Some mathematical problems are easy to describe but turn out to be
notoriously difficult to solve. In some instances, these difficulties may stem
from fundamental issues of provability, especially for mathematical problems apparently poised
between order and chaos.
In a provocative article titled "On
Unsettleable Arithmetical Problems," John H.
Conway (Princeton University) offers some remarkably simple assertions that
are true yet are neither provable nor disprovable. The article appears in the March 2013 American Mathematical Monthly.
"It is usually thought that they must necessarily be complicated," Conway
writes, but "these wild beasts may be just around the corner."
Conway bases his examples on the infamous Collatz 3n + 1 problem, which concerns a
sequence of positive integers.
Start with any positive integer n.
If n is even,
divide it by 2 to give n' = n/2.
If n is odd, multiply it by 3 and add 1 to give n' = 3n + 1.
If n is odd, multiply it by 3 and add 1 to give n' = 3n + 1.
For example, starting with 5, you get the following sequence: 5, 16, 8,
4, 2, 1, 4, 2, 1,. . .
Starting with 11, you get the sequence: 11, 34, 17, 52, 26, 13, 40, 20,
10, 5, 16, 8, 4, 2, 1, 4, 2, 1,. . .
The numbers generated by these rules are sometimes called
"hailstone numbers" because their values fluctuate wildly (as if
suspended in turbulent air) before they finally crash (to the ground) as the
repeating string 4, 2, 1.
Computational experiments suggest that such a sequence will always
eventually crash. However, for some starting integers, it takes a huge number
of steps to reach the repeating cycle.
Will you always end up in a repeating cycle? No one has yet
found a counterexample. Computations
by Tomás Oliveira e Silva have verified that no such counterexample can start
with an integer less than at least 5 x 1018.
Jeffrey C. Lagarias
(University of Michigan) has categorized the 3n + 1 problem and its ilk as tantalizing but dangerous, luring
mathematicians into weeks, if not years, of futile labor.
In his paper, Conway shows how simple assertions inspired by the
Collatz problem cannot be settled—neither proved nor disproved.
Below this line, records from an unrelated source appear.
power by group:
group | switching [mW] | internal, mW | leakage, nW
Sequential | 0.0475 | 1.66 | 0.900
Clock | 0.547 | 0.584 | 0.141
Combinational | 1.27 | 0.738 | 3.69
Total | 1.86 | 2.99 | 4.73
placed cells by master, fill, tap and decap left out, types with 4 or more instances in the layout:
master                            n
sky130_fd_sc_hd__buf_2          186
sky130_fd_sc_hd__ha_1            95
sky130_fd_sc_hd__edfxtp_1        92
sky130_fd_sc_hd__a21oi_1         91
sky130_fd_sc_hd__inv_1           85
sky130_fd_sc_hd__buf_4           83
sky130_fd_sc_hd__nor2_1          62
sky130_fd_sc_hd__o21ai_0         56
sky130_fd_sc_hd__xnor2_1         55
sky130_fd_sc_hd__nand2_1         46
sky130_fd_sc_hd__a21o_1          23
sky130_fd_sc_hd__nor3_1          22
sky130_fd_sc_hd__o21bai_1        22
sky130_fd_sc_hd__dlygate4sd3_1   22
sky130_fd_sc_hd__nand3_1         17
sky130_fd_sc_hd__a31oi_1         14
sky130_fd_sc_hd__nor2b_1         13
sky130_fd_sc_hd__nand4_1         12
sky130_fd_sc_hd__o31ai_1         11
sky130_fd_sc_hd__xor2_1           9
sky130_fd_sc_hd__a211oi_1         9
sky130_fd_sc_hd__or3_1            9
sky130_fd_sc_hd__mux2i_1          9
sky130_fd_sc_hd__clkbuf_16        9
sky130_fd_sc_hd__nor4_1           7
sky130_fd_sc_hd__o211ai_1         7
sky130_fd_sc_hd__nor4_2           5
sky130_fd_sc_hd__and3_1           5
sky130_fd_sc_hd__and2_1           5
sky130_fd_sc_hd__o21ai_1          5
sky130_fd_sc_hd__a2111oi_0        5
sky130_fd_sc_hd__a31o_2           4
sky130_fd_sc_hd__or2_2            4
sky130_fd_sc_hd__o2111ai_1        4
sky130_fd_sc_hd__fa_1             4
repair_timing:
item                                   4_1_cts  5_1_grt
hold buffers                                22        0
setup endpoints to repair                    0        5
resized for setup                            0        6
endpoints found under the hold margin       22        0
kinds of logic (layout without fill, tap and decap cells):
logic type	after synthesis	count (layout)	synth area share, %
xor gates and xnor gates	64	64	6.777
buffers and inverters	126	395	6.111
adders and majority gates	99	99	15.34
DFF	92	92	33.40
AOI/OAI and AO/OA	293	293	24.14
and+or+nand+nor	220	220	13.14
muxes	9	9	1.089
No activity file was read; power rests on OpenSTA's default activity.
--- config.mk ---
export PLATFORM = sky130hd
export DESIGN_NAME = timer_deadline_queue_core
export DESIGN_NICKNAME = d
export VERILOG_FILES = /design/src/hdl/tdq_pkg.sv /design/src/hdl/tdq_front.sv /design/src/hdl/tdq_cells.sv /design/src/hdl/tdq_back.sv /design/src/hdl/timer_deadline_queue_core.sv
export SDC_FILE = /design/constraint.sdc
export NUM_CORES = 2
export LEC_CHECK = 0
export ABC_CLOCK_PERIOD_IN_PS = 12300
export BUFFER_PORTS_ARGS = -buffer_cell sky130_fd_sc_hd__buf_2
export CORE_MARGIN = 5
export CORE_UTILIZATION = 53
export CTS_CLUSTER_DIAMETER = 120
export DETAILED_ROUTE_END_ITERATION = 8
export PLACE_DENSITY = 0.69
export SLEW_MARGIN = 30
export SYNTH_ARGS = -nofsm -noshare
export SYNTH_HDL_FRONTEND = slang
export SYNTH_SLANG_ARGS = --single-unit
--- constraint.sdc ---
create_clock -name clk -period 12.3 [get_ports clk]
set_input_delay 1.23 -clock clk [delete_from_list [all_inputs] [get_ports clk]]
set_output_delay 1.23 -clock clk [all_outputs]
set_load 0.005 [all_outputs]
--- src/hdl/tdq_pkg.sv ---
// Shared types and constants for the timer deadline queue.
`default_nettype none
package tdq_pkg;

	localparam int TIME_W = 64;
	localparam int ID_W = 8;
	localparam logic [TIME_W-1:0] TIME_INFINITE = '1;
	localparam int CMD_FIFO_DEPTH = 2;

	typedef enum logic [1:0] {
		KIND_INSERT  = 2'd0,
		KIND_TICK    = 2'd1,
		KIND_PREEMPT = 2'd2
	} kind_t;

	typedef enum logic [1:0] {
		ST_IDLE,
		ST_SCAN,
		ST_REPORT
	} back_state_t;

	typedef struct packed {
		kind_t             kind;
		logic [ID_W-1:0]   timer_id;
		logic [TIME_W-1:0] deadline;
		logic [TIME_W-1:0] now;
	} cmd_t;

	typedef struct packed {
		logic              expired_valid;
		logic [ID_W-1:0]   expired_id;
		logic              preempt_fired;
		logic              program_valid;
		logic [TIME_W-1:0] program_deadline;
		logic              overflow;
		logic              last;
	} result_t;

	typedef struct packed {
		logic ins;
		logic pop;
	} cell_ctrl_t;

	typedef struct packed {
		logic empty;
		logic full;
	} cell_stat_t;

endpackage
`default_nettype wire

--- src/hdl/tdq_front.sv ---
// Input side: accepts items, drops unused kinds and buffers commands.
`default_nettype none
module tdq_front
	import tdq_pkg::*;
(
	input  wire logic clk,
	input  wire logic arst_n,
	input  wire logic s_tvalid,
	output logic      s_tready,
	input  wire logic [135:0] s_tdata,
	input  wire logic [1:0] s_tuser,
	output logic      cmd_valid,
	output cmd_t      cmd,
	input  wire logic cmd_pop
);

	localparam int PTR_W = $clog2(CMD_FIFO_DEPTH);
	localparam int CNT_W = $clog2(CMD_FIFO_DEPTH + 1);

	cmd_t             mem_q [CMD_FIFO_DEPTH];
	logic [PTR_W-1:0] wr_ptr_q;
	logic [PTR_W-1:0] rd_ptr_q;
	logic [CNT_W-1:0] cnt_q;
	logic             known_kind;
	logic             push;
	logic             pop;
	cmd_t             cmd_in;

	always_comb begin
		known_kind = (s_tuser == KIND_INSERT) || (s_tuser == KIND_TICK) ||
			(s_tuser == KIND_PREEMPT);
		s_tready = (cnt_q != CNT_W'(CMD_FIFO_DEPTH));
		push = s_tvalid && s_tready && known_kind;
		cmd_valid = (cnt_q != '0);
		pop = cmd_pop && cmd_valid;
		cmd = mem_q[rd_ptr_q];
		cmd_in.kind = kind_t'(s_tuser);
		cmd_in.timer_id = s_tdata[7:0];
		cmd_in.deadline = s_tdata[71:8];
		cmd_in.now = s_tdata[135:72];
	end

	always_ff @(posedge clk) begin
		if (push) begin
			mem_q[wr_ptr_q] <= cmd_in;
		end
	end

	always_ff @(posedge clk or negedge arst_n) begin
		if (!arst_n) begin
			wr_ptr_q <= '0;
			rd_ptr_q <= '0;
			cnt_q <= '0;
		end else begin
			if (push) begin
				wr_ptr_q <= (wr_ptr_q == PTR_W'(CMD_FIFO_DEPTH - 1)) ? '0 : wr_ptr_q + 1'b1;
			end
			if (pop) begin
				rd_ptr_q <= (rd_ptr_q == PTR_W'(CMD_FIFO_DEPTH - 1)) ? '0 : rd_ptr_q + 1'b1;
			end
			if (push && !pop) begin
				cnt_q <= cnt_q + 1'b1;
			end else if (pop && !push) begin
				cnt_q <= cnt_q - 1'b1;
			end
		end
	end

endmodule
`default_nettype wire

--- src/hdl/tdq_cells.sv ---
// Sorted shifting cell chain that holds the pending timers.
`default_nettype none
module tdq_cells
	import tdq_pkg::*;
#(
	parameter int QUEUE_DEPTH = 16
) (
	input  wire logic clk,
	input  wire logic arst_n,
	input  wire cell_ctrl_t ctrl,
	input  wire logic [TIME_W-1:0] new_deadline,
	input  wire logic [ID_W-1:0] new_id,
	output cell_stat_t stat,
	output logic [TIME_W-1:0] head_deadline,
	output logic [ID_W-1:0] head_id
);

	localparam int CNT_W = $clog2(QUEUE_DEPTH + 1);

	logic [TIME_W-1:0] dl_q [QUEUE_DEPTH];
	logic [ID_W-1:0]   id_q [QUEUE_DEPTH];
	logic [CNT_W-1:0]  count_q;
	logic [QUEUE_DEPTH-1:0] stay;

	for (genvar i = 0; i < QUEUE_DEPTH; i++) begin : g_cell
		assign stay[i] = (CNT_W'(i) < count_q) && (dl_q[i] <= new_deadline);

		always_ff @(posedge clk) begin
			if (ctrl.ins) begin
				if (!stay[i]) begin
					if (i == 0) begin
						dl_q[i] <= new_deadline;
						id_q[i] <= new_id;
					end else if (stay[(i == 0) ? 0 : i - 1]) begin
						dl_q[i] <= new_deadline;
						id_q[i] <= new_id;
					end else begin
						dl_q[i] <= dl_q[(i == 0) ? 0 : i - 1];
						id_q[i] <= id_q[(i == 0) ? 0 : i - 1];
					end
				end
			end else if (ctrl.pop) begin
				if (i < QUEUE_DEPTH - 1) begin
					dl_q[i] <= dl_q[(i < QUEUE_DEPTH - 1) ? i + 1 : i];
					id_q[i] <= id_q[(i < QUEUE_DEPTH - 1) ? i + 1 : i];
				end
			end
		end
	end

	always_ff @(posedge clk or negedge arst_n) begin
		if (!arst_n) begin
			count_q <= '0;
		end else if (ctrl.ins) begin
			count_q <= count_q + 1'b1;
		end else if (ctrl.pop) begin
			count_q <= count_q - 1'b1;
		end
	end

	always_comb begin
		stat.empty = (count_q == '0);
		stat.full = (count_q == CNT_W'(QUEUE_DEPTH));
		head_deadline = dl_q[0];
		head_id = id_q[0];
	end

endmodule
`default_nettype wire

--- src/hdl/tdq_back.sv ---
// Command sequencer: runs inserts, ticks and preemption resets, owns the result register.
`default_nettype none
module tdq_back
	import tdq_pkg::*;
(
	input  wire logic clk,
	input  wire logic arst_n,
	input  wire logic cmd_valid,
	input  wire cmd_t cmd,
	output logic      cmd_pop,
	output cell_ctrl_t ctrl,
	input  wire cell_stat_t stat,
	input  wire logic [TIME_W-1:0] head_deadline,
	input  wire logic [ID_W-1:0] head_id,
	output logic      res_valid,
	output result_t   res,
	input  wire logic res_ready
);

	back_state_t       state_q, state_n;
	logic [TIME_W-1:0] preempt_q, preempt_n;
	logic [TIME_W-1:0] pending_q, pending_n;
	logic [TIME_W-1:0] now_q, now_n;
	logic              fired_q, fired_n;
	logic              ovf_q, ovf_n;
	logic              out_valid_q;
	result_t           out_q, out_n;
	logic              out_load;
	logic              out_free;
	logic [TIME_W-1:0] next_dl;

	assign out_free = !out_valid_q || res_ready;
	assign res_valid = out_valid_q;
	assign res = out_q;

	always_comb begin
		state_n = state_q;
		preempt_n = preempt_q;
		pending_n = pending_q;
		now_n = now_q;
		fired_n = fired_q;
		ovf_n = ovf_q;
		out_n = '0;
		out_load = 1'b0;
		cmd_pop = 1'b0;
		ctrl = '0;
		next_dl = (!stat.empty && (head_deadline < preempt_q)) ? head_deadline : preempt_q;
		unique case (state_q)
			ST_IDLE: begin
				if (cmd_valid && out_free) begin
					cmd_pop = 1'b1;
					unique case (cmd.kind)
						KIND_INSERT: begin
							ctrl.ins = !stat.full;
							ovf_n = stat.full;
							fired_n = 1'b0;
							state_n = ST_REPORT;
						end
						KIND_TICK: begin
							fired_n = (cmd.now >= preempt_q);
							preempt_n = (cmd.now >= preempt_q) ? TIME_INFINITE : preempt_q;
							pending_n = TIME_INFINITE;
							now_n = cmd.now;
							ovf_n = 1'b0;
							state_n = ST_SCAN;
						end
						KIND_PREEMPT: begin
							preempt_n = cmd.deadline;
							out_load = 1'b1;
							out_n.last = 1'b1;
							if ((cmd.deadline != TIME_INFINITE) && (cmd.deadline < pending_q)) begin
								pending_n = cmd.deadline;
								out_n.program_valid = 1'b1;
								out_n.program_deadline = cmd.deadline;
							end
						end
						default: begin
						end
					endcase
				end
			end
			ST_SCAN: begin
				if (!stat.empty && (head_deadline <= now_q)) begin
					if (out_free) begin
						ctrl.pop = 1'b1;
						out_load = 1'b1;
						out_n.expired_valid = 1'b1;
						out_n.expired_id = head_id;
						out_n.preempt_fired = fired_q;
					end
				end else begin
					state_n = ST_REPORT;
				end
			end
			ST_REPORT: begin
				if (out_free) begin
					pending_n = next_dl;
					out_load = 1'b1;
					out_n.preempt_fired = fired_q;
					out_n.program_valid = 1'b1;
					out_n.program_deadline = next_dl;
					out_n.overflow = ovf_q;
					out_n.last = 1'b1;
					state_n = ST_IDLE;
				end
			end
			default: begin
				state_n = ST_IDLE;
			end
		endcase
	end

	always_ff @(posedge clk or negedge arst_n) begin
		if (!arst_n) begin
			state_q <= ST_IDLE;
			preempt_q <= TIME_INFINITE;
			pending_q <= TIME_INFINITE;
			fired_q <= 1'b0;
			ovf_q <= 1'b0;
			out_valid_q <= 1'b0;
		end else begin
			state_q <= state_n;
			preempt_q <= preempt_n;
			pending_q <= pending_n;
			fired_q <= fired_n;
			ovf_q <= ovf_n;
			if (out_load) begin
				out_valid_q <= 1'b1;
			end else if (res_ready) begin
				out_valid_q <= 1'b0;
			end
		end
	end

	always_ff @(posedge clk) begin
		now_q <= now_n;
		if (out_load) begin
			out_q <= out_n;
		end
	end

endmodule
`default_nettype wire

--- src/hdl/timer_deadline_queue_core.sv ---
// Top level of the timer deadline queue: front buffer, sequencer and cell chain.
//
// Channel  Dir  Handshake            Payload
// s_*      in   s_tvalid / s_tready  tdata: timer_id, deadline, now; tuser: kind
// m_*      out  m_tvalid / m_tready  tdata: expired_id, program_deadline; tuser: flags; tlast
//
// An insert shifts the cell chain from the idle state and then reports the next
// deadline from the report state. A preemption reset is answered from the idle state
// alone. A tick pops one expired head per cycle while the result register is free,
// then reports once the head is not yet due. A two-entry command buffer
// lets input items arrive while the sequencer works or the result waits.
// Reset clears the count, flags and deadlines at once; no clearing pass is needed.
`default_nettype none
module timer_deadline_queue_core
	import tdq_pkg::*;
#(
	parameter int QUEUE_DEPTH = 16
) (
	input  wire logic clk,
	input  wire logic arst_n,
	input  wire logic s_tvalid,
	output logic      s_tready,
	input  wire logic [135:0] s_tdata, // timer_id[7:0], deadline[71:8], now[135:72]
	input  wire logic [1:0] s_tuser,   // kind[1:0]
	output logic      m_tvalid,
	input  wire logic m_tready,
	output logic [71:0] m_tdata,       // expired_id[7:0], program_deadline[71:8]
	output logic [3:0] m_tuser,        // expired_valid, preempt_fired, program_valid, overflow
	output logic      m_tlast
);

	logic              cmd_valid;
	cmd_t              cmd;
	logic              cmd_pop;
	cell_ctrl_t        ctrl;
	cell_stat_t        stat;
	logic [TIME_W-1:0] head_deadline;
	logic [ID_W-1:0]   head_id;
	result_t           res;

	tdq_front u_front (
		.clk      (clk),
		.arst_n   (arst_n),
		.s_tvalid (s_tvalid),
		.s_tready (s_tready),
		.s_tdata  (s_tdata),
		.s_tuser  (s_tuser),
		.cmd_valid(cmd_valid),
		.cmd      (cmd),
		.cmd_pop  (cmd_pop)
	);

	tdq_back u_back (
		.clk          (clk),
		.arst_n       (arst_n),
		.cmd_valid    (cmd_valid),
		.cmd          (cmd),
		.cmd_pop      (cmd_pop),
		.ctrl         (ctrl),
		.stat         (stat),
		.head_deadline(head_deadline),
		.head_id      (head_id),
		.res_valid    (m_tvalid),
		.res          (res),
		.res_ready    (m_tready)
	);

	tdq_cells #(
		.QUEUE_DEPTH(QUEUE_DEPTH)
	) u_cells (
		.clk          (clk),
		.arst_n       (arst_n),
		.ctrl         (ctrl),
		.new_deadline (cmd.deadline),
		.new_id       (cmd.timer_id),
		.stat         (stat),
		.head_deadline(head_deadline),
		.head_id      (head_id)
	);

	assign m_tdata = {res.program_deadline, res.expired_id};
	assign m_tuser = {res.overflow, res.program_valid, res.preempt_fired, res.expired_valid};
	assign m_tlast = res.last;

	a_no_pop_empty: assert property (@(posedge clk) disable iff (!arst_n)
		!(ctrl.pop && stat.empty))
		else $error("pop from an empty queue");

	a_no_insert_full: assert property (@(posedge clk) disable iff (!arst_n)
		!(ctrl.ins && stat.full))
		else $error("insert into a full queue");

	a_ins_pop_excl: assert property (@(posedge clk) disable iff (!arst_n)
		!(ctrl.ins && ctrl.pop))
		else $error("insert and pop in the same cycle");

	a_expired_not_final: assert property (@(posedge clk) disable iff (!arst_n)
		m_tvalid && m_tuser[0] |-> !m_tuser[2] && !m_tlast)
		else $error("expired item carries programming or last");

endmodule
`default_nettype wire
Then, in an intriguing postscript, Conway presents an argument that has
convinced him that the Collatz
conjecture is itself very likely to be unsettleable, rather than, as he
originally thought, having just a slight chance of being unsettleable. He uses
the fact that there are arbitrarily tall "mountains" in the graph of the Collatz
game.
"I don't want readers to take these words on trust but rather to
encourage those who don't find them convincing to try even harder to prove the
Collatz Conjecture!" Conway wryly concludes.
References:
Conway, J.H. 2013. On
unsettleable arithmetical problems. American
Mathematical Monthly 120(March):192-198.
Lagarias, J.C., editor. 2010. The Ultimate Challenge:
The 3x + 1 Problem. American Mathematical Society.
______. 1986. The
3x + 1 problem and its
generalizations. American
Mathematical Monthly 92(January):3-23.
Oliveira e Silva, T. 2010. Empirical verification of the 3x + 1 and related conjectures. In The Ultimate Challenge:
The 3x + 1 Problem, J.C. Lagarias, ed. American Mathematical Society.